The name commonly given to such types of organizational bodies as research centers and research institutes that are set up for the explicit purpose of gathering together experts (or so-called “experts”) to do research and disseminate their findings on, more often than not, issues of society-wide implications in order to influence, usually, governmental policy decisions.[1] Because think tanks are for the most part (but not always) set up by non-governmental interests—such as professional organizations, businesses, charitable foundations, like-minded citizens, etc.—the presence of these bodies in any society is considered a foundational element of what is known as civil society, which in turn is foundational to democracy. Focusing on United States, think tanks are usually tax-exempt (in other words, they are subsidized, usually unknowingly, by taxpayers) and derive their legitimacy primarily from the First Amendment to the U.S. constitution.
For our purposes, the importance of think tanks stems from the fact that they are a powerful weapon of class warfare against the working classes employed by the capitalist class (the bourgeoisie) and its allies. To explain: because the power of these bodies to influence public policy is usually highly correlated, for obvious reasons, to how much money they have at their disposal, which in turn tends to be a function of who their benefactors are (usually the wealthy and powerful, such as big business), their ability to conduct class warfare against the working classes on behalf of their benefactors, the bourgeoisie, is considerable. By issuing research reports and policy documents, by organizing conferences, by sponsoring research in universities, by supplying “experts” to the media (much of which itself is owned by corporate capital), by lobbying legislatures at both state and federal levels, and so on, these think tanks advance the agenda of big business (corporate capital) and their conservative allies by means of class warfare.[2]
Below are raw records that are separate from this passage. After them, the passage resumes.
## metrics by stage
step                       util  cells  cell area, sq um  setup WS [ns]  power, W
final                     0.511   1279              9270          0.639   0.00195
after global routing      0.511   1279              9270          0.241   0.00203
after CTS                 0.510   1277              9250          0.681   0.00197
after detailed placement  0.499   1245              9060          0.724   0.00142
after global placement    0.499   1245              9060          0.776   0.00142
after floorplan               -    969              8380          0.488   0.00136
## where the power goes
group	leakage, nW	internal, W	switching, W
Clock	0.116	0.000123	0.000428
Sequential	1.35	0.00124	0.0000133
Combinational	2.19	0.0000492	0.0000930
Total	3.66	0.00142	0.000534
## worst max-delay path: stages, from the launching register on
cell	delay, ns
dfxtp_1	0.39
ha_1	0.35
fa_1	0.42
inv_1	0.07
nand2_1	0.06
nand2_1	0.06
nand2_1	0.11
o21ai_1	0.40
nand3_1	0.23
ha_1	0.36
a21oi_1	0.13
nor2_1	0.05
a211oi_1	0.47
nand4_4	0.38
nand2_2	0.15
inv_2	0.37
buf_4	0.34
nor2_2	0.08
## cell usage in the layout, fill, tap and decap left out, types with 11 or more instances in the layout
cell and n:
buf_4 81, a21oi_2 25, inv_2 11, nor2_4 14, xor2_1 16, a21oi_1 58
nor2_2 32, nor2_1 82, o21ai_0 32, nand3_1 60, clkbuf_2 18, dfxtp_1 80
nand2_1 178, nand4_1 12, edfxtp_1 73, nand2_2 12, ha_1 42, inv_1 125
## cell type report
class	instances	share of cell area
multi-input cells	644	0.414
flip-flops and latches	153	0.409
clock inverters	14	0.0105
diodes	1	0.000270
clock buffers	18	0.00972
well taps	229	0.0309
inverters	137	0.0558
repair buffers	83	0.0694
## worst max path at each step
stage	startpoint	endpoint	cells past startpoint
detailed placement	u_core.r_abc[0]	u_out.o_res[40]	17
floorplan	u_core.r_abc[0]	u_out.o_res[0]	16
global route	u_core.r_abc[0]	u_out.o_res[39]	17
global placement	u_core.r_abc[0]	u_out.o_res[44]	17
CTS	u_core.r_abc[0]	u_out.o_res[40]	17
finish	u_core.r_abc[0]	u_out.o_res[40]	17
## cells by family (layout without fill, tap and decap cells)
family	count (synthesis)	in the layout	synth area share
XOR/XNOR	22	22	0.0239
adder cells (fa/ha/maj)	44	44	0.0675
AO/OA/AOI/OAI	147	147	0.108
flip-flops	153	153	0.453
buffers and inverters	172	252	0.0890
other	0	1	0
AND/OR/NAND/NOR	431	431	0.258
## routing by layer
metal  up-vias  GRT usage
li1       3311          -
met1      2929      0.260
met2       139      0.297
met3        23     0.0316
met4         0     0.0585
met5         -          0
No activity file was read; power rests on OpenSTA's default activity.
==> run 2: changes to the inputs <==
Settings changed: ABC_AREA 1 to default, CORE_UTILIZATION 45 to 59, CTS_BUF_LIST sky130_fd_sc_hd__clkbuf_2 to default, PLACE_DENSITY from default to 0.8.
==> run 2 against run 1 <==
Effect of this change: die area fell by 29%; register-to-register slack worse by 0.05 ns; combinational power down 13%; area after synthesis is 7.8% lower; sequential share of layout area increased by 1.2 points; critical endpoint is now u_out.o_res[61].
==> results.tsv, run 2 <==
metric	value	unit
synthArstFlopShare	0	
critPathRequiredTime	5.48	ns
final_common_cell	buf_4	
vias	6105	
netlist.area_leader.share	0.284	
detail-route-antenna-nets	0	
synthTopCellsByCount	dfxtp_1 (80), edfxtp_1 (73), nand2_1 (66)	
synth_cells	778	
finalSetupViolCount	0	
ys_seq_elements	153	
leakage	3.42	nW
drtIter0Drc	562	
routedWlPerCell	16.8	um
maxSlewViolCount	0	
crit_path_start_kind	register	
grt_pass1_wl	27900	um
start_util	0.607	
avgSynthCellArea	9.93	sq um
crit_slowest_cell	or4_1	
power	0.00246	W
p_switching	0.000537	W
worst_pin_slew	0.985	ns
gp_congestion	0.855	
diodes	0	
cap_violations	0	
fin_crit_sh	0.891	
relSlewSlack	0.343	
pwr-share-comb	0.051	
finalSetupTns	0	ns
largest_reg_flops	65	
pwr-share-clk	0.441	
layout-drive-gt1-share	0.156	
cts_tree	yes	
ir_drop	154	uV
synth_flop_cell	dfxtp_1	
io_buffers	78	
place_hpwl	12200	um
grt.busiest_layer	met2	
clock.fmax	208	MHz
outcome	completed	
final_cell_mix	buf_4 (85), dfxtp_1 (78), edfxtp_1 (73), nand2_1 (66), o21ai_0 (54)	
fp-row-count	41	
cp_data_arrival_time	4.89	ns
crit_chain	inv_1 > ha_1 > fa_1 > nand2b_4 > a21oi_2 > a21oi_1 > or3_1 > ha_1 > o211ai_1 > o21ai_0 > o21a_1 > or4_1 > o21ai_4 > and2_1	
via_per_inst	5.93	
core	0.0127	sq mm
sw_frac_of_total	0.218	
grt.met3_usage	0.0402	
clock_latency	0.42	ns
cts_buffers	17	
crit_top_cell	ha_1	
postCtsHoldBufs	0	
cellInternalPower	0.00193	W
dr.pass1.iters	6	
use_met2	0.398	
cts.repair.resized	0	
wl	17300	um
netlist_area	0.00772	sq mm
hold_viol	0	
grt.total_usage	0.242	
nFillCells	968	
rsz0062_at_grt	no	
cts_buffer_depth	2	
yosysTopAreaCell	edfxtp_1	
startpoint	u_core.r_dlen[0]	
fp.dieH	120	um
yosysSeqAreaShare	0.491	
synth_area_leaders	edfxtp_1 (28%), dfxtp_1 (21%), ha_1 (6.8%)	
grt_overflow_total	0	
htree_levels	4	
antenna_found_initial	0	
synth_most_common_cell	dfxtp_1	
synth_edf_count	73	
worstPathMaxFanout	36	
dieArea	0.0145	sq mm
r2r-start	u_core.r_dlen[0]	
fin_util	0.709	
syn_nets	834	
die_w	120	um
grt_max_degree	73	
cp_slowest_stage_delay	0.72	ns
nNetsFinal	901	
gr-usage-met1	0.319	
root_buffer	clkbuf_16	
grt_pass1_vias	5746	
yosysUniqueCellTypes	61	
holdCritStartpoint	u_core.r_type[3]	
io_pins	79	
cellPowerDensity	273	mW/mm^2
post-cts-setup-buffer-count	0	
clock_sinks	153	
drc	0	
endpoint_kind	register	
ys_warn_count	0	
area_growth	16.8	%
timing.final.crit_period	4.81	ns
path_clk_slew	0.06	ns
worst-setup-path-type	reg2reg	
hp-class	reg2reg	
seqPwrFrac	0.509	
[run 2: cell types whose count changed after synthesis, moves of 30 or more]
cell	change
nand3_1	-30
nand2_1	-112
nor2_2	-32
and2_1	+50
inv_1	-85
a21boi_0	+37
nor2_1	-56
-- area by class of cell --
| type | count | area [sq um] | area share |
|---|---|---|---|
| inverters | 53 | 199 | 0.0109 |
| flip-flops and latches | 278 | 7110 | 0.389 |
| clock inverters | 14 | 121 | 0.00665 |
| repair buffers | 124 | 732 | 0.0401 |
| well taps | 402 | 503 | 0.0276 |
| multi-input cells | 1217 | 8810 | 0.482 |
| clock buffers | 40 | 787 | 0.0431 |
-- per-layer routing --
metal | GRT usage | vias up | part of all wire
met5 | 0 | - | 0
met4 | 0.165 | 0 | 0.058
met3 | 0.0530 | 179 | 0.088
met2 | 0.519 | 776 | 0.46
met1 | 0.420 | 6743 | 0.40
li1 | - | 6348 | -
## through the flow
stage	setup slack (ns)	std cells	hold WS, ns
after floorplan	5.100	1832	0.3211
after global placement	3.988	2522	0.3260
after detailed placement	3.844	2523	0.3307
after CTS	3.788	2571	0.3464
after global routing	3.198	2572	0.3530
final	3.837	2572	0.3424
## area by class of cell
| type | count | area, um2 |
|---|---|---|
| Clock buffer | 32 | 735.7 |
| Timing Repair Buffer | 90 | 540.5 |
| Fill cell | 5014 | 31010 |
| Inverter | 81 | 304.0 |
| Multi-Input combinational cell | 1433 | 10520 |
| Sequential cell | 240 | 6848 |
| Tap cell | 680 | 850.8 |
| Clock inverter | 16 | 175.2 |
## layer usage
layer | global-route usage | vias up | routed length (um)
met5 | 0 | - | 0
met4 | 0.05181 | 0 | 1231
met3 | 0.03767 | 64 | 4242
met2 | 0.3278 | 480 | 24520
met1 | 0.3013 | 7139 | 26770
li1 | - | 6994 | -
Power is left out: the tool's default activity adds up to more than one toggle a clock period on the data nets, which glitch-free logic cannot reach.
$ cat src/rtl/core/button_gesture_sleep_controller_defines.svh
// ----------------------------------------------------------------------------
// button gesture sleep controller assertion macros
// concurrent check wrappers, empty under synthesis
// ----------------------------------------------------------------------------
`ifndef BUTTON_GESTURE_SLEEP_CONTROLLER_DEFINES_SVH
`define BUTTON_GESTURE_SLEEP_CONTROLLER_DEFINES_SVH

`ifndef SYNTHESIS
`define BGSC_ASSERT(lbl, cond, msg) \
	lbl: assert property (@(posedge clk) disable iff (!arst_n) (cond)) else $error(msg);
`define BGSC_ASSERT_IMP(lbl, ante, cons, msg) \
	lbl: assert property (@(posedge clk) disable iff (!arst_n) (ante) |-> (cons)) \
		else $error(msg);
`define BGSC_ASSERT_NXT(lbl, ante, cons, msg) \
	lbl: assert property (@(posedge clk) disable iff (!arst_n) (ante) |=> (cons)) \
		else $error(msg);
`else
`define BGSC_ASSERT(lbl, cond, msg)
`define BGSC_ASSERT_IMP(lbl, ante, cons, msg)
`define BGSC_ASSERT_NXT(lbl, ante, cons, msg)
`endif

`endif

$ cat src/rtl/core/bgsc_pkg.sv
// ----------------------------------------------------------------------------
// bgsc_pkg
// shared types, codes and constants of the button gesture sleep controller
// ----------------------------------------------------------------------------
`timescale 1ns / 1ps
`default_nettype none

package bgsc_pkg;

	localparam int unsigned CFG_W = 16;
	localparam int unsigned IDLE_W = 11;
	localparam int unsigned IDX_W = 3;
	localparam int unsigned TIME_W = 32;
	localparam int unsigned SECS_W = 8;

	localparam logic [CFG_W-1:0] COMBO_HOLD_RST = 16'd5000;
	localparam logic [CFG_W-1:0] LONG_PRESS_RST = 16'd10000;
	localparam logic [CFG_W-1:0] SCREEN_OFF_RST = 16'd2000;
	localparam logic [CFG_W-1:0] SHORT_MIN_RST = 16'd50;
	localparam logic [CFG_W-1:0] LONG_CD_RST = 16'd5000;
	localparam logic [CFG_W-1:0] SHORT_CD_RST = 16'd3000;
	localparam logic [CFG_W-1:0] FACTORY_HOLD_RST = 16'd2000;

	localparam int unsigned MS_PER_MIN = 60 * 1000;
	localparam int unsigned IDLE_PROD_W = 27;

	// ceil-seconds: (x + 999) / 1000 via reciprocal, exact for x + 999 below 2^17
	localparam int unsigned NUM_W = 17;
	localparam int unsigned DIV_K_W = 18;
	localparam int unsigned DIV_SHIFT = 27;
	localparam logic [NUM_W-1:0] ROUND_UP = 17'd999;
	localparam logic [DIV_K_W-1:0] DIV_K = 18'd134218;
	localparam int unsigned PROD_W = NUM_W + DIV_K_W;

	localparam logic [SECS_W-1:0] NOT_SHOWN = '1;

	typedef enum logic [IDX_W-1:0] {
		REG_COMBO_HOLD   = 3'd0,
		REG_LONG_PRESS   = 3'd1,
		REG_SCREEN_OFF   = 3'd2,
		REG_SHORT_MIN    = 3'd3,
		REG_LONG_CD      = 3'd4,
		REG_SHORT_CD     = 3'd5,
		REG_FACTORY_HOLD = 3'd6,
		REG_IDLE_MIN     = 3'd7
	} reg_idx_t;

	typedef enum logic [2:0] {
		MODE_NORMAL = 3'b001,
		MODE_COMBO  = 3'b010,
		MODE_ARMED  = 3'b100
	} mode_t;

	typedef enum logic [2:0] {
		ACT_NONE    = 3'd0,
		ACT_BL_OFF  = 3'd1,
		ACT_LIGHT   = 3'd2,
		ACT_DEEP    = 3'd3,
		ACT_REBOOT  = 3'd4,
		ACT_FACTORY = 3'd5
	} act_t;

	typedef enum logic [2:0] {
		KIND_SCREEN_OFF = 3'd0,
		KIND_LIGHT      = 3'd1,
		KIND_DEEP       = 3'd2,
		KIND_REBOOT     = 3'd3,
		KIND_FACTORY    = 3'd4
	} kind_t;

	typedef struct packed {
		logic [CFG_W-1:0]  combo_hold;
		logic [CFG_W-1:0]  long_press;
		logic [CFG_W-1:0]  screen_off;
		logic [CFG_W-1:0]  short_min;
		logic [CFG_W-1:0]  long_cd;
		logic [CFG_W-1:0]  short_cd;
		logic [CFG_W-1:0]  factory_hold;
		logic [TIME_W-1:0] idle_limit;
	} cfg_t;

	typedef struct packed {
		mode_t             mode;
		act_t              pend;
		logic [TIME_W-1:0] mode_start;
		logic [SECS_W-1:0] shown_cd;
		logic [SECS_W-1:0] shown_fs;
		logic              released;
		logic              fh_active;
		logic [TIME_W-1:0] fh_start;
		logic              key_seen;
		logic [TIME_W-1:0] key_start;
		logic              key_long;
		logic              key_wake;
		logic              boot_seen;
		logic [TIME_W-1:0] boot_start;
		logic              boot_long;
		logic              boot_wake;
		logic              lit;
		logic [TIME_W-1:0] last_int;
		logic              ls_cycle;
	} state_t;

	typedef struct packed {
		act_t              action;
		logic              rotate;
		logic              toggle;
		logic              wake;
		logic              redraw;
		logic              show;
		kind_t             kind;
		logic [SECS_W-1:0] secs;
		logic              active;
		logic              lit;
	} res_t;

endpackage

`default_nettype wire

$ cat src/rtl/core/button_gesture_sleep_controller.sv
// ----------------------------------------------------------------------------
// button_gesture_sleep_controller
// button gestures, cancellable countdowns and sleep requests, one tick a beat
//
//   channel | dir | handshake            | beat
//   tick    | in  | in_valid / in_ready  | now_ms, boot_down, key_down
//   result  | out | out_valid / out_ready| action .. backlight_on
//   config  | in  | cfg_wen              | cfg_index, cfg_wdata
//
// one tick per cycle sustained while results are taken; a result is valid once
// its tick has moved from the tick register into the result register
// the tick register feeds one pass of logic that updates the gesture state
// and loads the result register in the same cycle
// a stalled result holds the tick register; a new tick still enters when
// the held tick moves on in that cycle
// reset initialises config, valid and state registers only, no clearing pass
// ----------------------------------------------------------------------------
`timescale 1ns / 1ps
`default_nettype none
`include "button_gesture_sleep_controller_defines.svh"

module button_gesture_sleep_controller
	import bgsc_pkg::*;
(
	input  logic              clk,
	input  logic              arst_n,
	input  logic              in_valid,
	output logic              in_ready,
	input  logic [TIME_W-1:0] now_ms,
	input  logic              boot_down,
	input  logic              key_down,
	output logic              out_valid,
	input  logic              out_ready,
	output logic [2:0]        action,
	output logic              rotate_pulse,
	output logic              toggle_view_pulse,
	output logic              wake_pulse,
	output logic              redraw_pulse,
	output logic              show_countdown,
	output logic [2:0]        countdown_kind,
	output logic [SECS_W-1:0] countdown_secs,
	output logic              mode_active,
	output logic              backlight_on,
	input  logic              cfg_wen,
	input  logic [IDX_W-1:0]  cfg_index,
	input  logic [CFG_W-1:0]  cfg_wdata
);

	cfg_t                   cfg_q;
	logic [IDLE_PROD_W-1:0] idle_prod;
	state_t                 st_q;
	state_t                 st_nxt;
	res_t                   res_nxt;
	res_t                   res_q;
	logic                   out_valid_q;
	logic                   valid_s1;
	logic [TIME_W-1:0]      now_s1;
	logic                   boot_s1;
	logic                   key_s1;
	logic                   adv;

	assign adv = valid_s1 && (!out_valid_q || out_ready);
	assign in_ready = !valid_s1 || adv;

	// config registers
	assign idle_prod = IDLE_PROD_W'(cfg_wdata[IDLE_W-1:0]) * IDLE_PROD_W'(MS_PER_MIN);

	always_ff @(posedge clk or negedge arst_n) begin
		if (!arst_n) begin
			cfg_q.combo_hold <= COMBO_HOLD_RST;
			cfg_q.long_press <= LONG_PRESS_RST;
			cfg_q.screen_off <= SCREEN_OFF_RST;
			cfg_q.short_min <= SHORT_MIN_RST;
			cfg_q.long_cd <= LONG_CD_RST;
			cfg_q.short_cd <= SHORT_CD_RST;
			cfg_q.factory_hold <= FACTORY_HOLD_RST;
			cfg_q.idle_limit <= '0;
		end else if (cfg_wen) begin
			unique case (reg_idx_t'(cfg_index))
				REG_COMBO_HOLD:   cfg_q.combo_hold <= cfg_wdata;
				REG_LONG_PRESS:   cfg_q.long_press <= cfg_wdata;
				REG_SCREEN_OFF:   cfg_q.screen_off <= cfg_wdata;
				REG_SHORT_MIN:    cfg_q.short_min <= cfg_wdata;
				REG_LONG_CD:      cfg_q.long_cd <= cfg_wdata;
				REG_SHORT_CD:     cfg_q.short_cd <= cfg_wdata;
				REG_FACTORY_HOLD: cfg_q.factory_hold <= cfg_wdata;
				REG_IDLE_MIN:     cfg_q.idle_limit <= TIME_W'(idle_prod);
			endcase
		end
	end

	// tick register
	always_ff @(posedge clk or negedge arst_n) begin
		if (!arst_n) begin
			valid_s1 <= 1'b0;
		end else if (in_ready) begin
			valid_s1 <= in_valid;
		end
	end

	always_ff @(posedge clk) begin
		if (in_valid && in_ready) begin
			now_s1 <= now_ms;
			boot_s1 <= boot_down;
			key_s1 <= key_down;
		end
	end

	bgsc_step u_step (
		.st        (st_q),
		.cfg       (cfg_q),
		.now_ms    (now_s1),
		.boot_down (boot_s1),
		.key_down  (key_s1),
		.nxt       (st_nxt),
		.res       (res_nxt)
	);

	// gesture state
	always_ff @(posedge clk or negedge arst_n) begin
		if (!arst_n) begin
			st_q <= '{mode: MODE_NORMAL, pend: ACT_NONE, shown_cd: NOT_SHOWN,
				shown_fs: NOT_SHOWN, lit: 1'b1, default: '0};
		end else if (adv) begin
			st_q <= st_nxt;
		end
	end

	// result register
	always_ff @(posedge clk or negedge arst_n) begin
		if (!arst_n) begin
			out_valid_q <= 1'b0;
		end else if (adv) begin
			out_valid_q <= 1'b1;
		end else if (out_ready) begin
			out_valid_q <= 1'b0;
		end
	end

	always_ff @(posedge clk) begin
		if (adv) begin
			res_q <= res_nxt;
		end
	end

	assign out_valid = out_valid_q;
	assign action = res_q.action;
	assign rotate_pulse = res_q.rotate;
	assign toggle_view_pulse = res_q.toggle;
	assign wake_pulse = res_q.wake;
	assign redraw_pulse = res_q.redraw;
	assign show_countdown = res_q.show;
	assign countdown_kind = res_q.kind;
	assign countdown_secs = res_q.secs;
	assign mode_active = res_q.active;
	assign backlight_on = res_q.lit;

	`BGSC_ASSERT(a_mode_onehot, $onehot(st_q.mode), "gesture mode not one-hot")
	`BGSC_ASSERT_IMP(a_pend_idle, st_q.mode != MODE_ARMED, st_q.pend == ACT_NONE, "pending action outside armed mode")
	`BGSC_ASSERT_IMP(a_cd_quiet, out_valid_q && !res_q.show, res_q.kind == KIND_SCREEN_OFF && res_q.secs == '0, "countdown fields set without show")
	`BGSC_ASSERT_IMP(a_redraw_alone, out_valid_q && res_q.redraw, res_q.action == ACT_NONE && res_q.active, "redraw with an action")
	`BGSC_ASSERT_NXT(a_adv_loads, adv, out_valid_q, "advanced tick left no result")

endmodule

`default_nettype wire

$ cat src/rtl/core/bgsc_step.sv
// ----------------------------------------------------------------------------
// bgsc_step
// one tick of gesture, countdown and sleep logic: state in, next state and
// result out
// ----------------------------------------------------------------------------
`timescale 1ns / 1ps
`default_nettype none

module bgsc_step
	import bgsc_pkg::*;
(
	input  state_t            st,
	input  cfg_t              cfg,
	input  logic [TIME_W-1:0] now_ms,
	input  logic              boot_down,
	input  logic              key_down,
	output state_t            nxt,
	output res_t              res
);

	logic              reboot_c;
	logic              fh_now;
	logic [TIME_W-1:0] fh_start_c;
	logic [TIME_W-1:0] held_c;
	logic [CFG_W-1:0]  dur_c;
	logic [TIME_W-1:0] elapsed_c;
	logic [NUM_W-1:0]  num;
	logic [PROD_W-1:0] prod;
	logic [SECS_W-1:0] secs_c;

	function automatic state_t arm_f(state_t s, act_t what, logic wait_rel,
		logic [TIME_W-1:0] t);
		state_t o;
		o = s;
		o.mode = MODE_ARMED;
		o.pend = what;
		o.mode_start = t;
		o.shown_cd = NOT_SHOWN;
		o.shown_fs = NOT_SHOWN;
		o.fh_active = 1'b0;
		o.released = !wait_rel;
		o.lit = 1'b1;
		return o;
	endfunction

	function automatic kind_t pend_kind(act_t p);
		kind_t k;
		unique case (p)
			ACT_LIGHT:  k = KIND_LIGHT;
			ACT_DEEP:   k = KIND_DEEP;
			ACT_REBOOT: k = KIND_REBOOT;
			default:    k = KIND_SCREEN_OFF;
		endcase
		return k;
	endfunction

	// remaining-time numerator and seconds, rounded up
	always_comb begin
		reboot_c = (st.pend == ACT_REBOOT);
		fh_now = reboot_c && boot_down;
		fh_start_c = st.fh_active ? st.fh_start : now_ms;
		held_c = now_ms - fh_start_c;
		dur_c = (st.pend == ACT_DEEP || reboot_c) ? cfg.long_cd : cfg.short_cd;
		elapsed_c = now_ms - st.mode_start;
		if (fh_now) begin
			num = ({1'b0, cfg.factory_hold} - {1'b0, held_c[CFG_W-1:0]}) + ROUND_UP;
		end else begin
			num = ({1'b0, dur_c} - {1'b0, elapsed_c[CFG_W-1:0]}) + ROUND_UP;
		end
	end

	assign prod = PROD_W'(num) * PROD_W'(DIV_K);
	assign secs_c = prod[DIV_SHIFT+SECS_W-1:DIV_SHIFT];

	always_comb begin
		state_t            n;
		res_t              r;
		logic              active;
		logic              any;
		logic              fired;
		logic              cancel;
		logic [TIME_W-1:0] kheld;
		logic [TIME_W-1:0] bheld;
		act_t              a;

		n = st;
		r = '0;
		r.action = ACT_NONE;
		r.kind = KIND_SCREEN_OFF;
		active = 1'b0;
		any = boot_down || key_down;
		fired = 1'b0;
		cancel = 1'b0;
		kheld = now_ms - st.key_start;
		bheld = now_ms - st.boot_start;
		a = st.pend;

		unique case (st.mode)
			MODE_COMBO: begin
				active = 1'b1;
				if (!(boot_down && key_down)) begin
					n.mode = MODE_NORMAL;
					n.key_seen = 1'b0;
					n.boot_seen = 1'b0;
				end else if (elapsed_c >= TIME_W'(cfg.combo_hold)) begin
					n = arm_f(n, ACT_DEEP, 1'b1, now_ms);
				end
			end
			MODE_ARMED: begin
				active = 1'b1;
				if (!any) begin
					n.released = 1'b1;
				end
				if (reboot_c) begin
					if (boot_down) begin
						if (!n.fh_active) begin
							n.fh_active = 1'b1;
							n.fh_start = now_ms;
						end
					end else begin
						n.fh_active = 1'b0;
					end
					if (n.fh_active && held_c >= TIME_W'(cfg.factory_hold)) begin
						r.action = ACT_FACTORY;
						n.mode = MODE_NORMAL;
						n.pend = ACT_NONE;
						n.fh_active = 1'b0;
						fired = 1'b1;
					end
				end
				cancel = reboot_c ? (key_down && n.released) : (any && n.released);
				if (!fired) begin
					if (cancel) begin
						n.mode = MODE_NORMAL;
						n.pend = ACT_NONE;
						n.key_seen = key_down;
						n.boot_seen = boot_down;
						n.key_wake = key_down;
						n.boot_wake = boot_down;
						n.key_start = now_ms;
						n.boot_start = now_ms;
						n.boot_long = 1'b1;
						n.fh_active = 1'b0;
						n.last_int = now_ms;
						r.redraw = 1'b1;
					end else if (elapsed_c >= TIME_W'(dur_c)) begin
						n.mode = MODE_NORMAL;
						n.pend = ACT_NONE;
						unique case (a)
							ACT_BL_OFF: begin
								n.lit = 1'b0;
								r.action = ACT_BL_OFF;
							end
							ACT_LIGHT: begin
								n.lit = 1'b0;
								n.ls_cycle = 1'b1;
								r.action = ACT_LIGHT;
							end
							ACT_DEEP, ACT_REBOOT: begin
								r.action = a;
							end
							default: begin
								r.action = ACT_NONE;
							end
						endcase
					end else if (reboot_c && n.fh_active) begin
						if (secs_c != st.shown_fs) begin
							r.show = 1'b1;
							r.kind = KIND_FACTORY;
							r.secs = secs_c;
							n.shown_fs = secs_c;
							n.shown_cd = NOT_SHOWN;
						end
					end else if (secs_c != st.shown_cd) begin
						r.show = 1'b1;
						r.kind = pend_kind(a);
						r.secs = secs_c;
						n.shown_cd = secs_c;
						n.shown_fs = NOT_SHOWN;
					end
				end
			end
			default: begin
				if (boot_down && key_down) begin
					active = 1'b1;
					n.mode = MODE_COMBO;
					n.mode_start = now_ms;
					n.key_seen = 1'b0;
					n.boot_seen = 1'b0;
				end
			end
		endcase

		if (!active) begin
			// key button
			if (key_down && !n.key_seen) begin
				n.key_start = now_ms;
				n.key_seen = 1'b1;
				n.key_long = 1'b0;
				n.key_wake = !n.lit;
				if (!n.lit) begin
					n.lit = 1'b1;
					n.ls_cycle = 1'b0;
					r.wake = 1'b1;
				end
				n.last_int = now_ms;
			end else if (key_down && !n.key_long && !n.key_wake &&
				kheld >= TIME_W'(cfg.long_press)) begin
				n.key_long = 1'b1;
				n = arm_f(n, ACT_REBOOT, 1'b1, now_ms);
			end else if (!key_down && n.key_seen) begin
				n.key_seen = 1'b0;
				if (!n.key_long && !n.key_wake && kheld >= TIME_W'(cfg.short_min) &&
					kheld < TIME_W'(cfg.long_press)) begin
					r.toggle = 1'b1;
				end
			end
			// boot button
			if (boot_down && !n.boot_seen) begin
				n.boot_start = now_ms;
				n.boot_seen = 1'b1;
				n.boot_long = 1'b0;
				n.boot_wake = !n.lit;
				if (!n.lit) begin
					n.lit = 1'b1;
					n.ls_cycle = 1'b0;
					r.wake = 1'b1;
				end
				n.last_int = now_ms;
			end else if (boot_down && !n.boot_long && !n.boot_wake &&
				bheld >= TIME_W'(cfg.screen_off)) begin
				n.boot_long = 1'b1;
				n = arm_f(n, ACT_BL_OFF, 1'b1, now_ms);
			end else if (!boot_down && n.boot_seen) begin
				n.boot_seen = 1'b0;
				if (!n.boot_long && !n.boot_wake && bheld >= TIME_W'(cfg.short_min) &&
					bheld < TIME_W'(cfg.screen_off)) begin
					r.rotate = 1'b1;
				end
			end
			// idle light sleep
			if (!n.lit && cfg.idle_limit != '0) begin
				if (n.ls_cycle) begin
					r.action = ACT_LIGHT;
				end else if (now_ms - n.last_int >= cfg.idle_limit) begin
					n = arm_f(n, ACT_LIGHT, 1'b0, now_ms);
				end
			end
		end

		r.active = active;
		r.lit = n.lit;
		nxt = n;
		res = r;
	end

endmodule

`default_nettype wire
In capitalist democracies, such as the United States, one of the major ideological tasks of the bourgeoisie is to get the masses to substitute their class consciousness with pseudo-consciousness (meaning a lack of awareness of one’s objective class interests) by getting them to objectify their subjective interests, and this task it has turned out has not been that difficult because of several factors structurally intrinsic to capitalist democracies. Among these is the existence of powerful conservative think tanks funded by big business and the wealthy.[3] In recent decades, these think tanks have been successful enough in convincing large sections of the working classes in espousing extremely self-oppressive propaganda advanced by the bourgeoisie. Examples of this propaganda include (not listed here in any particular order):
tax-cuts for the rich also benefit the working classes (because of the so-called “trickle-down” economics—or more correctly “crumbs-from-the table” economics);
the unconscionably massive economic inequality that plagues the United States is “natural” in any healthy capitalist democracy (even though this level of inequality is more a function of politics rather than economics);
government regulations (specifically those enacted to protect the public from the negative consequences of relent-less profit maximization by big business—e.g. curbing air and water pollution) are not in the interest of the working classes and must be eliminated because they interfere with profit-maximization (euphemistically dubbed by conservatives as “job-creation”);
climate change is not happening, or if it is, it is not man-made—therefore, the quest for alternative energy sources is not necessary;
access to universal health-care is not a human right (except of course for members of the U.S. Congress and the rich);
gargantuan expenditures on sustaining the military industrial complex are of greater importance than expenditures on such necessities as assisting the disabled, improving education, assisting parents in finding quality affordable day-care for their children, building and repairing roads and bridges, cleaning-up the environment, maintaining parks and wildlife sanctuaries, etc.;
·the American Dream is attainable by anyone who is willing to work hard and play by the rules (even though in a capitalist society inequality is built in because the capitalist system cannot function without these two classes, at the very minimum: a working class and a capitalist class);
trade-unions hurt the interests of workers and therefore membership in them should be discouraged;
raising the minimum wage will lead to large-scale unemployment;
businesses are always more efficient then governments (not necessarily true); so everything that can be privatized must be privatized (from fresh water supply to schools; from hospitals to bridges; from intelligence gathering to torture; and so on);
tuition-free college education is unaffordable (in the economically wealthiest country on the planet);
externally-directed terrorism is a greater threat to society than mindlessly-easy access to guns by even the mentally disabled (despite what statistics show);
institutional racism no longer exists (untrue) and therefore the poverty and unemployment that disproportionately plagues the working classes who comprise people of color is self-induced;
the widespread consumption of illicit drugs must be best dealt with through interdiction of supply (rather than dealing with the fundamental cause: social alienation that in turn fuels demand);
immigrants are responsible for unemployment among the native-born (rather than factors such as automation, computerization, migration of manufacturing to countries where labor is much easier to exploit and regulations against environmental pollution are either non-existent or never enforced, etc.);
federal lands (which are public lands) should be sold off to private interests;
the social safety net is not the responsibility of government, rather it is the responsibility of civil society (e.g. charities, churches, etc.)—even though the social safety net is funded through taxes and therefore a facility that the taxpayers rightly and legitimately deserve;
any government that professes to be an ally of U.S. corporate capital should be considered a friend worthy of unquestioning support by the United States, regardless of its human rights record or the level of corruption that it tolerates or engenders (and if there is blowback, the unstated assumption is, we will deal with it as “terrorism”).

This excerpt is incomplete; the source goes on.